▶ [WORK REQUIRED]: Keeping each line exactly as it is, output all of the records.

▶ [ENTRIES PROVIDED]:
==> src/rtl/nand_seq_pkg.sv <==
// Shared types for the NAND command sequencer.
// Assumes command word 0 uses the field layout stated in the brief.
package nand_seq_pkg;

    typedef enum logic [2:0] {
        ST_IDLE,
        ST_CMD1,
        ST_ADDR,
        ST_WDATA,
        ST_CMD2,
        ST_TR,
        ST_POLL,
        ST_FIN
    } seq_state_t;

    typedef struct packed {
        logic [7:0] cmd1;
        logic [7:0] cmd2;
        logic       dbl;
        logic [2:0] naddr;
        logic [2:0] ctype;
        logic       csel;
    } cmd_fields_t;

    localparam logic [2:0] CT_READ   = 3'd0;
    localparam logic [2:0] CT_PROG   = 3'd1;
    localparam logic [2:0] CT_ERASE  = 3'd2;
    localparam logic [2:0] CT_RDID   = 3'd3;
    localparam logic [2:0] CT_STATUS = 3'd4;

endpackage
## config.mk

```make
export PLATFORM = sky130hd
export DESIGN_NAME = dgsa_top
export DESIGN_NICKNAME = d
export VERILOG_FILES = /design/src/rtl/dgsa_pkg.sv /design/src/rtl/dgsa_unit_decode.sv /design/src/rtl/dgsa_slot_rules.sv /design/src/rtl/dgsa_group_tracker.sv /design/src/rtl/dgsa_top.sv
export SDC_FILE = /design/constraint.sdc
export NUM_CORES = 1
export LEC_CHECK = 0
export ABC_AREA = 0
export BUFFER_PORTS_ARGS = -buffer_cell sky130_fd_sc_hd__buf_2
export CORE_AREA = 2 2 39 41
export CTS_CLUSTER_DIAMETER = 100
export DETAILED_ROUTE_END_ITERATION = 6
export DIE_AREA = 0 0 41 43
export PLACE_DENSITY_LB_ADDON = 0.08
export SLEW_MARGIN = 20
export SYNTH_ARGS = -nofsm -noshare
export SYNTH_HDL_FRONTEND = slang
export SYNTH_SLANG_ARGS = --single-unit
```

## constraint.sdc

```tcl
create_clock -name clk -period 4.9 [get_ports clk]
set_input_delay 0.245 -clock clk [delete_from_list [all_inputs] [get_ports clk]]
set_output_delay 0.245 -clock clk [all_outputs]
set_load 0.03 [all_outputs]
```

▶ [RESPONSE]:
==> src/rtl/nand_seq_pkg.sv <==
// Shared types for the NAND command sequencer.
// Assumes command word 0 uses the field layout stated in the brief.
package nand_seq_pkg;

    typedef enum logic [2:0] {
        ST_IDLE,
        ST_CMD1,
        ST_ADDR,
        ST_WDATA,
        ST_CMD2,
        ST_TR,
        ST_POLL,
        ST_FIN
    } seq_state_t;

    typedef struct packed {
        logic [7:0] cmd1;
        logic [7:0] cmd2;
        logic       dbl;
        logic [2:0] naddr;
        logic [2:0] ctype;
        logic       csel;
    } cmd_fields_t;

    localparam logic [2:0] CT_READ   = 3'd0;
    localparam logic [2:0] CT_PROG   = 3'd1;
    localparam logic [2:0] CT_ERASE  = 3'd2;
    localparam logic [2:0] CT_RDID   = 3'd3;
    localparam logic [2:0] CT_STATUS = 3'd4;

endpackage
## config.mk

```make
export PLATFORM = sky130hd
export DESIGN_NAME = dgsa_top
export DESIGN_NICKNAME = d
export VERILOG_FILES = /design/src/rtl/dgsa_pkg.sv /design/src/rtl/dgsa_unit_decode.sv /design/src/rtl/dgsa_slot_rules.sv /design/src/rtl/dgsa_group_tracker.sv /design/src/rtl/dgsa_top.sv
export SDC_FILE = /design/constraint.sdc
export NUM_CORES = 1
export LEC_CHECK = 0
export ABC_AREA = 0
export BUFFER_PORTS_ARGS = -buffer_cell sky130_fd_sc_hd__buf_2
export CORE_AREA = 2 2 39 41
export CTS_CLUSTER_DIAMETER = 100
export DETAILED_ROUTE_END_ITERATION = 6
export DIE_AREA = 0 0 41 43
export PLACE_DENSITY_LB_ADDON = 0.08
export SLEW_MARGIN = 20
export SYNTH_ARGS = -nofsm -noshare
export SYNTH_HDL_FRONTEND = slang
export SYNTH_SLANG_ARGS = --single-unit
```

## constraint.sdc

```tcl
create_clock -name clk -period 4.9 [get_ports clk]
set_input_delay 0.245 -clock clk [delete_from_list [all_inputs] [get_ports clk]]
set_output_delay 0.245 -clock clk [all_outputs]
set_load 0.03 [all_outputs]
```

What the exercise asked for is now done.